Escaping the Apple ecosystem: part 3

In part 2, I was able to create and use a Windows 7 VM with the Radeon R9 270x in passthrough. It works really great. But OSX and Linux where more difficult to play with.

List of virtual machines

List of virtual machines


Since then, I've made tremendous progress: I've managed to run an OSX 10.11.6 VM properly, but more importantly, I've managed to run my native Mac OS X 10.6.8 system as a VM, with the Mac's Radeon in passthrough.
I've removed my Mac OS X SSD and the Mac's graphics card from the Mac Pro tower, and installed them into the PC tower. Then I've created the VM for the 10.6.8 system, configured ESXi to use Mac's Radeon with VT-d, etc.
The only real problem here is that adding a PCI card into the PC tower makes PCI device numbers change: it breaks almost every passthrough already configured. I had to remake VT-d config for the Windows VM. Apart from that, it went smoothly.
Currently, I'm working on my native 10.6.8 system, that runs as a VM, and the Windows VM is playing my music (because the Realtek HD audio controller is dedicated to the Windows VM).
Moving from a Mac Pro with 4-core 2.8 GHz Xeon to a 6-core 3.5 GHz Core i7 really gives a boost to my old 10.6.8 system.

Running both OSes, the box is almost as silent as the Mac Pro while packing almost twice as more raw CPU power and 2.7x more GPU power.

The Mac Pro is now empty: no disks, no graphics card, and will probably go on sale soon.

to-do list:

  • secure the whole infrastructure ;
  • install 2nd-hand MSI R9 270x when it's delivered ;
  • properly setup Linux to use AMD graphics card.

I might also add few SSDs and a DVD burner before year's end.

Related posts

5 comments

  1. Thanks for a great write up on this topic. I've managed to use it to build a similar system with a Sapphire Radeon 5770 for El Capitan. However, with MacOS Sierra, I can't get the Radeon 5770 to be recognised. Same with a Radeon RX460 that I originally hoped to use and supposedly works on Hackintosh.

    I tried the latest version of Clover but that just kills the VM somehow so it shuts off before booting. Old versions of Clover don't kill the VM and make no difference, but aren't meant for Sierra.

    Have you tried Sierra yet?

  2. Hi, thanks for your comment.
    I've not tried Sierra successfully yet. I've upgraded a 10.11 VM to Sierra, but it won't boot. I'm running ESXi 5.5 and I'm waiting to migrate to 6.x (not 6.5 though) hopping that it could resolve the problem. My 6.x ESXi install is ready, but I lack the time to shutdown everything and migrate to it.

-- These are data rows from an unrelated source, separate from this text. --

[src/rtl/access_rights_pkg.sv]
package access_rights_pkg;
  typedef logic [2:0] rights_t;  // {exec, write, read}
  localparam int unsigned RD_BIT = 0;
  localparam int unsigned WR_BIT = 1;
  localparam int unsigned EX_BIT = 2;
  localparam rights_t RIGHTS_NONE = 3'b000;
  localparam rights_t RIGHTS_ALL  = 3'b111;
endpackage

[src/rtl/pp_rights_table.sv]
module pp_rights_table
  import access_rights_pkg::*;
#(
  parameter int unsigned CODE_W = 3
) (
  input  logic              key_i,
  input  logic [CODE_W-1:0] code_i,
  input  logic              pte_noexec_i,
  input  logic              pte_guard_i,
  input  logic              seg_noexec_i,
  output rights_t           rights_o
);
  logic [1:0] rw;  // {write, read}

  always_comb begin
    rw = 2'b00;
    if (!key_i) begin
      unique case (code_i)
        3'd0, 3'd1, 3'd2: rw = 2'b11;
        3'd3, 3'd6:       rw = 2'b01;
        default:          rw = 2'b00;
      endcase
    end else begin
      unique case (code_i)
        3'd2:       rw = 2'b11;
        3'd1, 3'd3: rw = 2'b01;
        default:    rw = 2'b00;
      endcase
    end
  end

  assign rights_o = {~(pte_noexec_i | pte_guard_i | seg_noexec_i), rw};
endmodule

[src/rtl/class_key_rights.sv]
module class_key_rights
  import access_rights_pkg::*;
#(
  parameter int unsigned KEY_W = 5
) (
  input  logic                    en_i,
  input  logic [KEY_W-1:0]        key_i,
  input  logic [2*(1<<KEY_W)-1:0] mask_i,
  output rights_t                 rights_o
);
  localparam int unsigned NUM_CLASSES = 1 << KEY_W;

  logic [1:0] field [NUM_CLASSES];
  logic [1:0] sel;

  // Class 0 sits in the top pair of the mask
  for (genvar g = 0; g < NUM_CLASSES; g++) begin : g_field
    assign field[g] = mask_i[2*(NUM_CLASSES-1-g) +: 2];
  end

  assign sel      = field[key_i];
  assign rights_o = en_i ? {1'b1, sel[1], sel[0]} : RIGHTS_ALL;
endmodule

[src/rtl/access_rights_eval.sv]
module access_rights_eval
  import access_rights_pkg::*;
#(
  parameter int unsigned CLASS_KEY_W = 5,
  localparam int unsigned MASK_W     = 2 * (1 << CLASS_KEY_W)
) (
  input  logic                   clk_i,
  input  logic                   rst_ni,
  input  logic                   valid_i,
  input  logic                   prob_state_i,
  input  logic                   seg_key_super_i,
  input  logic                   seg_key_user_i,
  input  logic                   seg_noexec_i,
  input  logic                   pte_pp_ext_i,
  input  logic [1:0]             pte_pp_i,
  input  logic                   pte_noexec_i,
  input  logic                   pte_guard_i,
  input  logic [CLASS_KEY_W-1:0] pte_class_i,
  input  logic [MASK_W-1:0]      auth_mask_i,
  input  logic                   class_en_i,
  output logic                   valid_o,
  output logic [2:0]             pp_rights_o,
  output logic [2:0]             class_rights_o,
  output logic [2:0]             rights_o
);
  logic    key;
  rights_t pp_d, cls_d;

  assign key = prob_state_i ? seg_key_user_i : seg_key_super_i;

  pp_rights_table #(.CODE_W(3)) u_pp (
    .key_i        (key),
    .code_i       ({pte_pp_ext_i, pte_pp_i}),
    .pte_noexec_i (pte_noexec_i),
    .pte_guard_i  (pte_guard_i),
    .seg_noexec_i (seg_noexec_i),
    .rights_o     (pp_d)
  );

  class_key_rights #(.KEY_W(CLASS_KEY_W)) u_cls (
    .en_i     (class_en_i),
    .key_i    (pte_class_i),
    .mask_i   (auth_mask_i),
    .rights_o (cls_d)
  );

  always_ff @(posedge clk_i or negedge rst_ni) begin
    if (!rst_ni) begin
      valid_o        <= 1'b0;
      pp_rights_o    <= RIGHTS_NONE;
      class_rights_o <= RIGHTS_NONE;
      rights_o       <= RIGHTS_NONE;
    end else begin
      valid_o <= valid_i;
      if (valid_i) begin
        pp_rights_o    <= pp_d;
        class_rights_o <= cls_d;
        rights_o       <= pp_d & cls_d;
      end
    end
  end
endmodule

[config.mk]
export PLATFORM = sky130hd
export DESIGN_NAME = access_rights_eval
export DESIGN_NICKNAME = d
export VERILOG_FILES = /design/src/rtl/access_rights_pkg.sv /design/src/rtl/pp_rights_table.sv /design/src/rtl/class_key_rights.sv /design/src/rtl/access_rights_eval.sv
export SDC_FILE = /design/constraint.sdc
export NUM_CORES = 1
export LEC_CHECK = 0
export BUFFER_PORTS_ARGS = -buffer_cell sky130_fd_sc_hd__buf_2
export CAP_MARGIN = 20
export CORE_UTILIZATION = 39
export DETAILED_ROUTE_END_ITERATION = 12
export PLACE_DENSITY = 0.89
export SYNTH_ARGS = -nofsm -noshare
export SYNTH_HDL_FRONTEND = slang
export SYNTH_SLANG_ARGS = --single-unit
export TNS_END_PERCENT = 50
[constraint.sdc]
create_clock -name clk_i -period 2 [get_ports clk_i]
set_clock_uncertainty 0.2 [all_clocks]
set_input_delay 0.2 -clock clk_i [delete_from_list [all_inputs] [get_ports clk_i]]
set_output_delay 0.2 -clock clk_i [all_outputs]
set_load 0.02 [all_outputs]
==> results.toml, run 1 <==
[run_status]
outcome = "finished clean"

[layout]
fin_util = 0.664
fin_cells = 208
diodes = 0
fin_nets = 263
area_growth_pct = 56.8
nFillCells = 199
drive_gt1_frac = 0.622

[grt]
grt_pass1_wl_mm = 4.42
grt_use_total = 0.222
globalRouteOverflowTotal = 0
grt_antenna_before_repair = 0
grt_max_degree = 11
grt_pass1_vias = 1129

[yosys]
seq_area_frac_synth = 0.234
syn_avg_cell_area_sq_um = 11.6
yosys_most_used_dff = "dfrtp_1"
ys_types = 34
synth_edf_count = 0
synthCells = 83
netlist.area_leader.share = 0.234
synth_seq_cells = 9
yosys-top-cells-area = "dfrtp_1 23%, mux4_1 16%, mux4_2 16%, mux2i_1 5.2%, mux2_2 4.7%"
syn_nets = 165
netlist_area_sq_um = 963
synthArstFlopShare = 1.00
yosys_warnings = 0
yosysTopAreaCell = "dfrtp_1"

[detailed_routing]
avgViaCountPerCell = 5.38
ant_nets = 0
wire_per_inst_um = 13.5
vias = 1120
wl_mm = 2.80
drcViolationCount = 0
drtPass1Iterations = 4
drt_iter0_markers = 9

[critical_path]
path_cells = "dlygate4sd3_1 > buf_2 > inv_1 > o41ai_1 > dlygate4sd3_1"
worstPathArrival_ps = 1850
path_buf_inv = 4
cp_num_cells = 5
crit_slowest_cell = "dlygate4sd3_1"
cp_data_required_time_ps = 1990
end_kind = "register"
crit_type = "input port to register"
crit_path_frequent_cell = "dlygate4sd3_1"
ff2ff_path_depth = 3
crit_path_max_fanout = 9
start_kind = "input port"
slowest_delay_ps = 590
crit_family = "buffers and inverters"

[clocking]
clockBufferDepth = 2
cts-root-buf = "clkbuf_4"
cts_setup_buffers = 0
clk_latency_ps = 250
cts_resized = 0
clk_pin_slew_ps = 60
cts.sinks = 9
cts_tree = "done"
cts_inserted_buffers = 3
htreeDepth = 1

[timing]
fmax_mhz = 538
final.setup.tns_ps = 0
hold_viol_final = 0
grt_setup_unrepaired = "false"
finalCritPeriodShare = 0.930
min_period_ps = 1860
tightestPinTransition_ps = 337
drv_slew = 0
slew_headroom = 0.775
finalSetupViolCount = 0

[placed_design]
port_buffers = 91
dp.cells = 200
gp_congestion = 0.750
place_hpwl_mm = 2.48

[die]
core_area_sq_mm = 0.00228
fp-row-count = 17
die_area_sq_mm = 0.00267
die_width_um = 51.7
initial_core_util = 0.423
die_h_um = 51.7
num_io_pins = 92

[hold_path]
hold_path_class = "input port to register"
hold_path_depth = 3

[power]
peakVddDrop_mv = 0.246
p_leak_uw = 0.000776
power.density_mw_per_mm2 = 403

[run]
drv_cap = 0
## area by class of cell
cell class	instances	area, sq um	share of cell area
inverters	7	26.3	0.0174
clock buffers	4	26.3	0.0174
well taps	28	35.0	0.0232
flip-flops and latches	9	225	0.149
multi-input cells	61	672	0.445
repair buffers	99	526	0.348
## Yosys cell counts, drive strengths merged, types with 2 or more instances
cell and number:
mux4 13, dfrtp 9, inv 7, buf 6, mux2i 5, nand2 5
mux2 4, o21ai 4, or2 4, a22o 3, a221oi 2, a31oi 2
nor2 2, nor2b 2, or3 2
## sequential cells by signal, summed over array words and instances, names as in the netlist
signal	cells
valid_o	1
pp_rights_o	3
class_rights_o	3
rights_o	2
## cell families after synthesis
logic type / Yosys count / share of synthesized area
flip-flops: 9 / 0.234
AND/OR/NAND/NOR: 18 / 0.101
buffers and inverters: 13 / 0.0688
multiplexers: 22 / 0.426
AO/OA/AOI/OAI: 21 / 0.170
## worst min-delay path: cells and delay by family
family / cells / cell delay, ps
AO/OA/AOI/OAI: 1 / 80
buffers and inverters: 1 / 100
AND/OR/NAND/NOR: 1 / 130
## through the flow
stage	worst slack (ps)	power, uW	cell area [sq um]	hold slack, ps
global route	13.4	647	1510	99.4
floorplan	133	351	963	-296
detailed placement	-114	470	1440	-138
finish	141	609	1510	86.1
global placement	-21.4	460	1440	-147
CTS	150	618	1510	84.9
## layout by cell type (no fill, tap or decap), types with 2 or more instances in the layout
| cell type | instances |
|---|---|
| buf_2 | 91 |
| buf_4 | 4 |
| mux2_2 | 4 |
| or3_1 | 2 |
| o21ai_0 | 4 |
| or2_2 | 2 |
| clkbuf_4 | 3 |
| a22o_1 | 3 |
| a221oi_1 | 2 |
| mux4_2 | 7 |
| nor2b_1 | 2 |
| nand2_1 | 5 |
| dfrtp_1 | 9 |
| nor2_1 | 2 |
| a31oi_1 | 2 |
| dlygate4sd3_1 | 4 |
| inv_1 | 7 |
| mux4_1 | 6 |
| mux2i_1 | 5 |
## metal layers
layer  part of all wire  track usage  vias to the layer above  routed length (um)
li1                   -            -                      536                   -
met1               0.36        0.227                      510                1020
met2               0.55        0.433                       67                1550
met3              0.071       0.0263                        7                 200
met4              0.012        0.113                        0                  33
met5                  0            0                        -                   0
## power breakdown
group	switching [uW]	internal (uW)
Clock	60.1	76.7
Sequential	9.96	198
Combinational	112	152
Total	182	427
## what timing repair did
| item | 4_1_cts | 5_1_grt |
|---|---|---|
| endpoints found under the setup margin | 0 | 0 |
| hold buffers | 4 | 0 |
| endpoints found under the hold margin | 11 | 0 |
## final timing paths
kind | from | to | slack (ps)
min in group asynchronous | rst_ni | pp_rights_o[1] | 120
worst max-delay path | valid_i | pp_rights_o[2] | 140
worst min register to register | class_rights_o[2] | class_rights_o[2] | 280
max in group asynchronous | rst_ni | class_rights_o[0] | 1290
worst max register to register | pp_rights_o[2] | pp_rights_o[2] | 610
worst min-delay path | pte_pp_ext_i | rights_o[1] | 90
No activity file was read; power rests on OpenSTA's default activity.
==> run 2, diff against run 1 <==
--- a/config.mk
+++ b/config.mk
@@ -7,10 +7,10 @@
 export LEC_CHECK = 0
 export BUFFER_PORTS_ARGS = -buffer_cell sky130_fd_sc_hd__buf_2
 export CAP_MARGIN = 20
-export CORE_UTILIZATION = 39
+export CORE_UTILIZATION = 41
 export DETAILED_ROUTE_END_ITERATION = 12
-export PLACE_DENSITY = 0.89
+export PLACE_DENSITY = 0.9
 export SYNTH_ARGS = -nofsm -noshare
 export SYNTH_HDL_FRONTEND = slang
+export SYNTH_HIERARCHICAL = 1
 export SYNTH_SLANG_ARGS = --single-unit
-export TNS_END_PERCENT = 50
==> run 2 against run 1 <==
Maximum frequency increased by 12%. Synthesized cell count grew 30%. Via count grew 2.9%. Power rose by 14%. Utilization fell by 3.6 points. Cell area increased by 3.0%. Sequential power is 13% higher. Critical path depth grew 1. Die area rose by 5.5%. Combinational power grew 7%. Synthesized area grew 11%. Highest routed layer is now met3.
==> results.toml, run 2 <==
[run_status]
outcome = "finished clean"

[timing]
fmax_mhz = 600
drv_slew = 0
final.setup.tns_ps = 0
tightestPinTransition_ps = 605
finalSetupViolCount = 0
min_period_ps = 1670
post-route-worst-setup-slack_ps = 334
grt_setup_unrepaired = "false"
fin_worst_hold_slack_ps = 46.3
hold_viol_final = 0
slew_headroom = 0.596
finalCritPeriodShare = 0.833

[critical_path]
path_buf_inv = 1
crit_slowest_cell = "nor2b_1"
path_cells = "buf_2 > nor2b_1 > a22oi_1 > a211oi_1 > o41ai_1 > mux2_4"
worstPathArrival_ps = 1610
cp_data_required_time_ps = 1940
ff2ff_path_depth = 1
crit_family = "compound AO/OA/AOI/OAI gates"
end_kind = "register"
timing.rr.start = "class_rights_o[0]"
rrSetupSlack_ps = 1020
crit_type = "input port to register"
start_kind = "input port"
worst_r2r_endpoint = "class_rights_o[0]"
slowest_delay_ps = 470
crit_path_max_fanout = 8

[placed_design]
gp_congestion = 0.764
place_hpwl_mm = 2.27
dp_slack_ps = 43.0
port_buffers = 91

[clocking]
clk_latency_ps = 260
cts-root-buf = "clkbuf_4"
cts_resized = 0
cts_tree = "done"
htreeDepth = 1
clockBufferDepth = 2
clk_pin_slew_ps = 70
cts_inserted_buffers = 3
cts.sinks = 10

[grt]
grt_antenna_before_repair = 0
grt_use_total = 0.189
grt_pass1_wl_mm = 3.91
grt_max_degree = 33
grt_pass1_vias = 947
globalRouteOverflowTotal = 0

[yosys]
yosysMostFrequentCell = "mux2i_1"
netlist.area_leader.share = 0.299
synth_seq_cells = 10
syn_nets = 190
synthCells = 108
yosys-top-cells-area = "mux2i_1 30%, dfrtp_1 23%, a22oi_1 11%, mux2_4 5.6%, buf_12 3.7%"
syn_avg_cell_area_sq_um = 9.92
seq_area_frac_synth = 0.234
yosys_most_used_dff = "dfrtp_1"
synth_edf_count = 0
ys_top_cells_by_count = "32 x mux2i_1, 16 x a22oi_1, 10 x dfrtp_1"
synthArstFlopShare = 1.00
ys_types = 26
yosys_warnings = 6
netlist_area_sq_mm = 0.00107
yosysTopAreaCell = "mux2i_1"

[detailed_routing]
ant_nets = 0
wl_mm = 2.73
wire_per_inst_um = 12.0
drt_iter0_markers = 10
vias = 1152
drcViolationCount = 0
avgViaCountPerCell = 5.05
drtPass1Iterations = 4

[hold_path]
hold_start = "seg_noexec_i"
hold_path_class = "input port to register"
hold_path_depth = 4
worst_hold_path.endpoint = "rights_o[2]"

[die]
die_width_um = 53.1
die_h_um = 53.1
die_area_sq_mm = 0.00282
core_area_sq_mm = 0.00248
fp-row-count = 18
num_io_pins = 92
initial_core_util = 0.432

[layout]
diodes = 0
regArea_sq_um = 250
multi_input_area_sq_um = 717
final_cell_mix = "91 x buf_2, 32 x mux2i_1, 16 x a22oi_1, 10 x dfrtp_1, 6 x a21oi_1"
final_common_cell = "buf_2"
area_growth_pct = 45.2
drive_gt1_frac = 0.535
fin_nets = 281
nFillCells = 242
largest_registers = "class_rights_o: 3 flops, pp_rights_o: 3 flops, rights_o: 3 flops"

[power]
power.density_mw_per_mm2 = 447
p_leak_uw = 0.000844
peakVddDrop_mv = 0.425

[run]
drv_cap = 0
## run 2: cell count changes after synthesis, moves of 3 or more
cell and change:
mux2i_1 +27, a22oi_1 +16, mux4_2 -7, mux4_1 -6, a21oi_1 +5, inv_1 -4
mux2_4 +4, a22o_1 -3, nand2_1 -3, nand3_1 +3
## run 2: tightest hold or removal path, delay by kind of cell
kind                   cells  cell delay [ps]
AOI/OAI and AO/OA          1               80
buffers and inverters      1               70
and+or+nand+nor            2              120
## run 2: metrics by stage
stage / cells / instance area [sq um] / total power, uW / util
floorplan: 108 / 1070 / 405 / -
global placement: 222 / 1500 / 516 / 0.605
detailed placement: 222 / 1500 / 522 / 0.605
CTS: 228 / 1560 / 707 / 0.628
global route: 228 / 1560 / 744 / 0.628
finish: 228 / 1560 / 696 / 0.628
## run 2: kinds of logic (layout without fill, tap and decap cells)
family | Yosys count | in the layout | share of synthesized area
AO/OA/AOI/OAI | 32 | 32 | 0.209
buffers and inverters | 12 | 102 | 0.0970
flip-flops | 10 | 10 | 0.234
multiplexers | 39 | 39 | 0.387
other | 1 | 1 | 0.00350
AND/OR/NAND/NOR | 14 | 14 | 0.0701
## run 2: per-layer routing
| layer | up-vias | GRT usage | part of all wire |
|---|---|---|---|
| met5 | - | 0 | 0 |
| met4 | 0 | 0.0526 | 0 |
| met3 | 0 | 0.0316 | 0.10 |
| met2 | 58 | 0.346 | 0.49 |
| met1 | 504 | 0.223 | 0.41 |
| li1 | 590 | - | - |
## run 2: area by class of cell
type | count | area share
tap | 30 | 0.0241
timing repair buffer | 95 | 0.323
clock buffer | 4 | 0.0233
sequential | 10 | 0.161
multi-input combinational | 86 | 0.461
inverter | 3 | 0.00724
## run 2: how the worst max path moves through the flow
stage | start | endpoint | slack (ps) | cells past startpoint
floorplan | pte_class_i[2] | class_rights_o[0] | 310 | 7
global placement | pte_class_i[2] | rights_o[1] | 90 | 8
detailed placement | pte_class_i[0] | class_rights_o[0] | 40 | 6
CTS | pte_class_i[2] | rights_o[1] | 310 | 8
global route | pte_class_i[2] | rights_o[1] | 150 | 8
finish | pte_class_i[0] | class_rights_o[0] | 330 | 6
## run 2: power breakdown
| group | total [uW] | internal [uW] | switching, uW |
|---|---|---|---|
| Sequential | 234 | 222 | 11.9 |
| Combinational | 284 | 151 | 133 |
| Clock | 177 | 110 | 67.0 |
| Total | 696 | 484 | 212 |
## run 2: timing repair
| action | CTS | global route |
|---|---|---|
| hold buffers | 2 | 0 |
| endpoints found under the hold margin | 11 | 0 |
| setup buffers | 0 | 0 |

    My main problem is with linux: since they abandoned the proprietary driver support, GPU passthrough no longer works.
    I wish I could go for Xen, but OSX is not supported, and I need it, at least for now (full CS5 suite).

  3. I'm actually running ESX6 and don't have any problems booting Sierra, other than when I use the latest Clover (and the graphics cards aren't recognised). I also found in general that adding the HDMI audio "PCI device" part of the card to the VM caused boot problems because of the pciHole stuff. I don't add the audio device now.

    I did try Ubuntu previously as I wanted it for Steam gaming. I got the RX460 working with my monitor, but then ran in to X display manager problems and went back to focussing on MacOS.

    Have you tried Clover? Maybe you could get Clover working on a Xen setup. I don't really know much about Xen though to be honest.

  4. What Ubuntu release did you try? Latest release and LTS ones use new opensource radeon drivers. Those are not capable of using a GPU in passthrough (https://ubuntuforums.org/showthread.php?t=2344008).

    I've found some howto's about OSX on KVM, but nothing on Xen (this one for example: https://github.com/kholia/OSX-KVM). It's a possibility but will require a lot of work without any guaranty. VMware is working straight forward, except on the linux side. I want to drift away from OSX to Linux (or FreeBSD), but I need OSX for few more years.
    Xen would allow for Nvidia passthrough, with is very appealing… Damn.

  5. Ah, I see what you mean. Proprietary support for the 5770 and R9 270x stop after Ubuntu 15.04.
    I had the RX460 running on Ubuntu 16.04 with the proprietary drivers from the AMD website. I deleted the VM a while back so tried it again this evening but no go. It boots with no GFX and some "trace" messages in dmesg output. Then it seems to lock up the card needing a full reboot of the ESX host!
    Strange as I did have graphics output working with a mouse cursor... just no windows or GUI.

    OS X in KVM sounds like hard work... and then with the potential for future headaches. At least with VMware, there is some half support available like with VMware tools etc.

    And I thought the issue with Nvidia is that the cards themselves don't support passthrough except the really high end ones.